_Task details_
Word for word, transcribe the data below from the line with "equality test 4 bit (second" to the line with "nonzero test 2 bit ; 4", keeping both of those lines.

-- Source material follows --

--- config.mk ---
export PLATFORM = sky130hd
export DESIGN_NAME = acq_match_gen
export DESIGN_NICKNAME = d
export VERILOG_FILES = /design/src/rtl/acq_match_gen_pkg.sv /design/src/rtl/acq_match_gen.sv
export SDC_FILE = /design/constraint.sdc
export NUM_CORES = 2
export LEC_CHECK = 0
export ABC_CLOCK_PERIOD_IN_PS = 4300
export BUFFER_PORTS_ARGS = -buffer_cell sky130_fd_sc_hd__buf_4
export CAP_MARGIN = 20
export CORE_MARGIN = 4
export CORE_UTILIZATION = 60
export CTS_CLUSTER_DIAMETER = 120
export DETAILED_ROUTE_END_ITERATION = 6
export HOLD_SLACK_MARGIN = 0.1
export PLACE_DENSITY = 0.86
export RECOVER_POWER = 25
export SETUP_SLACK_MARGIN = 0.05
export SYNTH_ARGS = -nofsm -noshare
export SYNTH_HDL_FRONTEND = slang
export SYNTH_SLANG_ARGS = --single-unit
--- constraint.sdc ---
create_clock -name clk -period 4.3 [get_ports clk]
set_input_delay 0.43 -clock clk [delete_from_list [all_inputs] [get_ports clk]]
set_output_delay 0.43 -clock clk [all_outputs]
set_load 0.02 [all_outputs]
--- src/rtl/acq_match_gen_pkg.sv ---
// Shared acquisition-correlator constants and the front-end FSM state type.
package acq_match_gen_pkg;

    localparam int unsigned SEG_LEN  = 341;
    localparam int unsigned WORD_W   = 31;
    localparam int unsigned WORDS    = 11;
    localparam int unsigned TREE_LAT = 2;
    localparam int unsigned SUM_W    = 9;

    typedef enum logic [1:0] {
        IDLE,
        LOAD,
        FILL,
        RUN
    } acq_state_t;

endpackage

--- src/rtl/acq_match_gen.sv ---
// Correlator front end: code segment + sample sign shift register driving the
// external adder tree, and conversion of the tree count into a tagged signed value.
module acq_match_gen
    import acq_match_gen_pkg::*;
#(
    parameter int unsigned CORR_W = 10,
    parameter int unsigned IDX_W  = 16
) (
    input  logic               clk,
    input  logic               rst,
    input  logic               start,
    input  logic               abort,
    input  logic               code_wr,
    input  logic [WORD_W-1:0]  code_word,
    input  logic               sample_valid,
    input  logic               sample_sign,
    output logic [SEG_LEN-1:0] tree_in,
    input  logic [SUM_W-1:0]   tree_out,
    output logic               corr_valid,
    output logic [CORR_W-1:0]  corr_out,
    output logic [IDX_W-1:0]   corr_idx,
    output logic               busy
);

    acq_state_t         state, state_nxt;
    logic [3:0]         word_cnt;
    logic [8:0]         fill_cnt;
    logic [SEG_LEN-1:0] code_reg;
    logic [SEG_LEN-1:0] sample_sr;
    logic [SEG_LEN-1:0] sr_next;
    logic [TREE_LAT:0]  iss_pipe;
    logic [IDX_W-1:0]   idx_pipe [TREE_LAT+1];
    logic [IDX_W-1:0]   run_idx;
    logic [IDX_W-1:0]   iss_idx;
    logic               accept;
    logic               last_word;
    logic               fill_done;
    logic               issue;

    always_comb begin
        accept    = sample_valid && !abort && (state == FILL || state == RUN);
        last_word = code_wr && (state == LOAD) && (word_cnt == 4'(WORDS - 1));
        fill_done = accept && (state == FILL) && (fill_cnt == 9'(SEG_LEN - 1));
        issue     = accept && (state == RUN || fill_done);
        // The sample that completes the fill is the first RUN issue and takes index 0.
        iss_idx   = (state == RUN) ? run_idx : '0;
        sr_next   = {sample_sr[SEG_LEN-2:0], sample_sign};
    end

    always_ff @(posedge clk) begin
        if (rst) begin
            state <= IDLE;
        end else begin
            state <= state_nxt;
        end
    end

    always_comb begin
        state_nxt = state;
        busy      = (state != IDLE);
        if (abort) begin
            state_nxt = IDLE;
        end else begin
            case (state)
                IDLE:    if (start)     state_nxt = LOAD;
                LOAD:    if (last_word) state_nxt = FILL;
                FILL:    if (fill_done) state_nxt = RUN;
                RUN:     state_nxt = RUN;
                default: state_nxt = IDLE;
            endcase
        end
    end

    always_ff @(posedge clk) begin
        if (rst) begin
            word_cnt   <= '0;
            fill_cnt   <= '0;
            code_reg   <= '0;
            sample_sr  <= '0;
            tree_in    <= '0;
            iss_pipe   <= '0;
            run_idx    <= '0;
            corr_valid <= 1'b0;
            corr_out   <= '0;
            corr_idx   <= '0;
            for (int unsigned i = 0; i <= TREE_LAT; i++) begin
                idx_pipe[i] <= '0;
            end
        end else begin
            iss_pipe    <= abort ? '0 : {iss_pipe[TREE_LAT-1:0], issue};
            idx_pipe[0] <= iss_idx;
            for (int unsigned i = 1; i <= TREE_LAT; i++) begin
                idx_pipe[i] <= idx_pipe[i-1];
            end

            // tree_out lines up with the last pipeline stage; register it here.
            corr_valid <= iss_pipe[TREE_LAT] && !abort;
            if (iss_pipe[TREE_LAT] && !abort) begin
                corr_out <= CORR_W'({1'b0, tree_out, 1'b0}) - CORR_W'(SEG_LEN);
                corr_idx <= idx_pipe[TREE_LAT];
            end

            if (state == IDLE && start && !abort) begin
                word_cnt <= '0;
            end

            if (state == LOAD && code_wr && !abort) begin
                for (int unsigned k = 0; k < WORDS; k++) begin
                    if (word_cnt == 4'(k)) begin
                        code_reg[k*WORD_W +: WORD_W] <= code_word;
                    end
                end
                word_cnt <= word_cnt + 4'd1;
                if (last_word) begin
                    fill_cnt  <= '0;
                    sample_sr <= '0;
                end
            end

            if (accept) begin
                sample_sr <= sr_next;
                if (state == FILL) begin
                    fill_cnt <= fill_cnt + 9'd1;
                end
            end

            if (issue) begin
                tree_in <= ~(sr_next ^ code_reg);
                run_idx <= iss_idx + 1'b1;
            end
        end
    end

endmodule
-- Yosys cells after proc, flatten, opt, wreduce, memory -nomap -nowiden
Memories as Yosys holds them, arrays and structs flattened. A register that Yosys moved wholly into a read port is not among the register bits.
Cells that the tools add are included.
- memory bits (read-only): 0
- memories kept: 1
- bits in latches: 0
- bits of input ports: 47
- RAM bits: 48
- logic and storage cells: 101
- bits in registers: 1067
- output and inout bits: 369
- div/mod/pow operators: 0
- reductions and logical operators: 34
- shift operators: 0
- $mul: 0
- bitwise gates (word level): 5
- muxes and demuxes: 20
- add/sub/neg operators: 4
- order comparisons: 0
- eq/ne operators: 17
- memory list (memory ; words ; bits a word ; rd ports ; clocked after memory_dff ; wr ports ; RTL line ; RTL):
    idx_pipe ; 3 ; 16 ; 3 ; 1 ; 3 ; acq_match_gen.sv:32 ; logic [IDX_W-1:0] idx_pipe [TREE_LAT+1];
- operators by type and width (operator ; number):
    two-way mux 340 bit ; 3
    inverter 341 bit ; 1
    bitwise XOR 341 bit ; 1
    two-way mux 16 bit ; 4
    two-way mux 9 bit ; 4
    AND reduction 2 bit ; 12
    adder 16 x 1 -> 16 bit (second input constant) ; 1
    equality test 4 x 3 -> 1 bit (second input constant) ; 4
    equality test 4 bit (second input constant) ; 3
    logical AND 1 bit ; 11
    subtractor 10 x 9 -> 10 bit (second input constant) ; 1
    adder 9 x 1 -> 9 bit (second input constant) ; 1
    equality test 9 bit (second input constant) ; 1
    equality test 4 x 2 -> 1 bit (second input constant) ; 2
    two-way mux 4 bit ; 2
    one-hot mux 2 bit (4 select lines) ; 1
    nonzero test 2 bit ; 4
    two-way mux 2 bit ; 3
    != test 2 bit (second input constant) ; 3
    adder 4 x 1 -> 4 bit (second input constant) ; 1
    equality test 2 bit (second input constant) ; 2
    equality test 4 x 1 -> 1 bit (second input constant) ; 1
    logical NOT 4 bit ; 1
    two-way mux 1 bit ; 3
    other kinds (7) ; 10

-- Depth between registers and ports, before layout
- depth after elaboration: 7
- gate-level depth with buffers: 10

-- Least setup slack after synthesis
No wires, ideal clock.
- path kind: flip-flop to flip-flop
- start: register word_cnt[0]
- end: register sample_sr[239]
- stages on the path, launching flop included: 10
- data required time: 4.172 ns
- clock period less this slack: 1.942 ns
- data arrival time: 1.814 ns
- path slack: 2.358 ns
- cells stage by stage: dfxtp_1 -> inv_1 -> ha_1 -> nand2_1 -> nor4_4 -> nor2_1 -> clkbuf_1 -> buf_2 -> a22oi_1 -> nor2_1
- longest elaborated chain between the ends: 4
- RTL lines (what ; RTL line ; RTL):
    start, declared ; acq_match_gen.sv:26 ; logic [3:0] word_cnt;
    start signal, assigned ; acq_match_gen.sv:113 ; word_cnt <= word_cnt + 4'd1;
    equality test 4 bit ; acq_match_gen.sv:42 ; last_word = code_wr && (state == LOAD) && (word_cnt == 4'(WORDS - 1));
    logical AND 1 bit ; acq_match_gen.sv:42 ;
    nonzero test 2 bit (no source line) ; -- ;
    AND reduction 2 bit (no source line) ; -- ;
    end signal, assigned ; acq_match_gen.sv:121 ; sample_sr <= sr_next;
    end, declared ; acq_match_gen.sv:29 ; logic [SEG_LEN-1:0] sample_sr;
Every way passes these cells.
A chain may end at the register's enable or synchronous reset.

-- Final worst setup path
- start: input abort
- end: register sample_sr[91]
- longest elaborated chain between the ends: 5
- elaborated cells on any way between the ends: 8
- classes of those cells: mux: 1; reduce/logical: 7
- RTL lines (what ; RTL line ; RTL):
    start, declared ; acq_match_gen.sv:12 ; input logic abort,
    logical NOT 1 bit * ; acq_match_gen.sv:41, acq_match_gen.sv:107 ;
    logical AND 1 bit (2 in series) ; acq_match_gen.sv:41 ; accept = sample_valid && !abort && (state == FILL || state == RUN);
    nonzero test 2 bit (no source line) ; -- ;
    AND reduction 2 bit (no source line) ; -- ;
Every way passes the cells marked *; elsewhere a longest branch is shown, timed or not.

==> summary.json <==
{
  "timing": {
    "grt_setup_unrepaired": "no",
    "timing.slew.headroom_pct": 21.08,
    "achievable-frequency_ghz": 0.2851,
    "timing.final.max_slew_violations": 0,
    "timing.clock.skew_ps": 27.56,
    "setup_total_negative_slack_ps": 0,
    "max_slew.worst_pin.slew_ps": 1184,
    "finalWorstPathRequiredPeriod_ps": 3507,
    "setup_viol": 0,
    "timing.final.hold_violations": 0,
    "finalCritPeriodShare_pct": 81.56
  },
  "logic_synthesis": {
    "synth-edff-count": 0,
    "syn-mean-instance-area_sq_um": 8.447,
    "netlist_area_sq_um": 41620,
    "syn_nets": 4983,
    "synthesis.instances": 4928,
    "yosysWarningCount": 0,
    "synth_ff_type": "sky130_fd_sc_hd__dfxtp_1",
    "synth_top_area_share_pct": 54.39,
    "yosys.cell_types.count": 52,
    "yosysSeqAreaShare_pct": 54.39,
    "most_area_hungry_cell_type_in_the_yosys_netlist": "sky130_fd_sc_hd__dfxtp_1",
    "synthTopCellsByArea": "sky130_fd_sc_hd__dfxtp_1 54%, sky130_fd_sc_hd__nand2_1 13%, sky130_fd_sc_hd__a21oi_1 8.6%, sky130_fd_sc_hd__xnor2_1 7.3%, sky130_fd_sc_hd__a22oi_1 6.2%",
    "postSynthRegisterBits": 1131,
    "ys_async_sr_fraction_pct": 0
  },
  "worst_hold_path": {
    "min_path_type": "in -> reg"
  },
  "setup_path": {
    "cp_arrival_ps": 4080,
    "crit_type": "in -> reg",
    "cpMostUsedCell": "sky130_fd_sc_hd__buf_4",
    "critical-path-slowest-cell": "sky130_fd_sc_hd__buf_4",
    "critical_path.max_fanout": 99,
    "crit_required_ps": 4870,
    "timing.critical_path.from_type": "primary input",
    "worstPathCellList": "dlygate4sd3_1 > clkbuf_1 > and3b_4 > buf_4 > buf_4 > a22oi_1 > nor2_1",
    "crit_path_end_kind": "register",
    "path_delay_family": "buffers and inverters",
    "cp.buffers_inverters": 4,
    "worst_path_largest_cell_delay_ps": 920
  },
  "pwr": {
    "ir_worst_vdd_v": 0.0003403,
    "total_leakage_power_uw": 0.01510,
    "cell_pwr_density_nw_per_um2": 434.2
  },
  "floorplan": {
    "fp.dieH_um": 271.4,
    "core_region_area_sq_um": 68710,
    "floorplan.io_pins": 416,
    "std_cell_rows": 96,
    "dieArea_sq_um": 73650,
    "die_outline_width_um": 271.4,
    "floorplan.initialDensity_pct": 60.58
  },
  "finish": {
    "layout.nets": 5167,
    "layout-drive-gt1-share_pct": 6.133,
    "layout_commonest_cell": "sky130_fd_sc_hd__nand2_1",
    "layout.cells.most_common_list": "1436 x sky130_fd_sc_hd__nand2_1, 1131 x sky130_fd_sc_hd__dfxtp_1, 715 x sky130_fd_sc_hd__a21oi_1",
    "area_growth_pct": 13.80,
    "filler_cell_count": 5433,
    "final_area_sq_um": 47370
  },
  "clocking": {
    "htreeDepth": 3,
    "cts_root_buf": "sky130_fd_sc_hd__clkbuf_16",
    "post_cts_resized": 0,
    "cts.path.max_buffers": 3,
    "cts.sinks": 1131,
    "post_cts_buffers": 0,
    "cts_buffers": 106,
    "tritoncts_clock_tree": "done",
    "clock_latency_ps": 670,
    "clk_pin_slew_ps": 60
  },
  "grt": {
    "grt_overflow_total": 0,
    "grt_antenna_before_repair": 6,
    "gr-usage-all-layers_pct": 31.15,
    "grt_pass1_vias": 33160,
    "wire_length_of_the_first_global_routing_pass_um": 184800,
    "grt_max_degree": 228
  },
  "route": {
    "drt-wirelength-per-cell_um": 19.66,
    "routed_wl_um": 120600,
    "drt_drc_violations_left": 0,
    "route.detailed.vias_per_inst": 5.818,
    "ant_nets": 0,
    "via_count": 35690,
    "drt_iter0_markers": 4249,
    "drtPass1Iterations": 7
  },
  "placed_design": {
    "globalplace.congestion": 0.8336,
    "port_buffers": 415,
    "placed_cell_area_sq_um": 44710,
    "post-dp-hpwl_um": 70260
  },
  "run": {
    "max_cap_viol_count": 0
  },
  "run_status": {
    "run_status": "complete, no violations"
  }
}
==> cells in the mapped netlist (7+ instances only) <==
library cell / instances
sky130_fd_sc_hd__buf_2: 122
sky130_fd_sc_hd__ha_1: 8
sky130_fd_sc_hd__nand4_1: 8
sky130_fd_sc_hd__xnor2_1: 348
sky130_fd_sc_hd__nor2b_1: 38
sky130_fd_sc_hd__o21ai_0: 9
sky130_fd_sc_hd__buf_1: 7
sky130_fd_sc_hd__and2_1: 9
sky130_fd_sc_hd__nand2_1: 1436
sky130_fd_sc_hd__nor3_1: 11
sky130_fd_sc_hd__a21oi_1: 715
sky130_fd_sc_hd__nor2_1: 362
sky130_fd_sc_hd__buf_4: 12
sky130_fd_sc_hd__dfxtp_1: 1131
sky130_fd_sc_hd__a22oi_1: 341
sky130_fd_sc_hd__nand3_1: 15
sky130_fd_sc_hd__clkbuf_1: 257
sky130_fd_sc_hd__inv_1: 7
sky130_fd_sc_hd__and3_1: 25
==> report_power, final <==
part | internal, uW | switching (uW) | total, uW
clock | 5590 | 4060 | 9650
combinational | 66.9 | 368 | 435
sequential | 10500 | 5.19 | 10500
==> layout make-up <==
class	instances	area, sq um	area share, %
Antenna cell	3	7.507	0.01585
Inverter	7	26.28	0.05547
Sequential cell	1131	22640	47.80
Timing Repair Buffer	474	2620	5.531
Tap cell	931	1165	2.459
Multi-Input combinational cell	3392	17290	36.50
Clock buffer	156	3132	6.612
Clock inverter	41	484.2	1.022
==> cells by family after synthesis <==
group	Yosys count	synth area share, %
xor gates and xnor gates	353	7.428
DFF	1131	54.39
adders and majority gates	8	0.2405
and+or+nand+nor	1934	18.33
muxes	4	0.1022
buffers and inverters	405	4.127
AOI/OAI and AO/OA	1093	15.38
==> tightest hold or removal path: stages <==
cell	delay [ps]
sky130_fd_sc_hd__buf_4	220
sky130_fd_sc_hd__nand2_1	100
sky130_fd_sc_hd__a21oi_1	60
==> through the flow <==
step | instances | setup slack, ps | utilization [%] | power (uW) | hold slack (ps)
finish | 6135 | 793.0 | 68.94 | 20570 | 191.9
global route | 6134 | 665.9 | 68.94 | 21070 | 174.9
CTS | 6125 | 1107 | 70.47 | 20620 | 122.4
detailed placement | 5919 | 1092 | 65.07 | 11130 | 422.0
global placement | 5919 | 1151 | 65.07 | 11140 | 407.4
floorplan | 4928 | 2358 | - | 10930 | 405.7
==> what timing repair did <==
action                                  4_1_cts  5_1_grt
endpoints found under the hold margin        10        0
endpoints found under the setup margin        0        0
hold buffers                                  9        0
==> layer usage <==
metal,vias to the layer above,share of wire [%],track usage (%)
met4,4,5.8,16.29
met3,391,9.3,5.383
met2,1812,45,48.63
met1,16940,40,41.72
met5,-,0.015,0
li1,16550,-,-
==> final timing paths <==
check | slack, ps | start | cells past startpoint | to
min | 190 | code_word[3] | 3 | code_reg[313]
max reg2reg | 990 | word_cnt[0] | 8 | sample_sr[60]
min reg2reg | 420 | idx_pipe[2][11] | 2 | corr_idx[11]
max | 790 | abort | 7 | sample_sr[91]
(Power assumes the default switching activity.)
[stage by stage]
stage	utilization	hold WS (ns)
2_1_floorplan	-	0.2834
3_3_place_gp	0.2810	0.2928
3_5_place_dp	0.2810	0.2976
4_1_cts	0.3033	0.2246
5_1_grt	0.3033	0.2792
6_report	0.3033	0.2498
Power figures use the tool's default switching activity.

-- Source material concluded --

_Completed exercise_
    equality test 4 bit (second input constant) ; 3
    logical AND 1 bit ; 11
    subtractor 10 x 9 -> 10 bit (second input constant) ; 1
    adder 9 x 1 -> 9 bit (second input constant) ; 1
    equality test 9 bit (second input constant) ; 1
    equality test 4 x 2 -> 1 bit (second input constant) ; 2
    two-way mux 4 bit ; 2
    one-hot mux 2 bit (4 select lines) ; 1
    nonzero test 2 bit ; 4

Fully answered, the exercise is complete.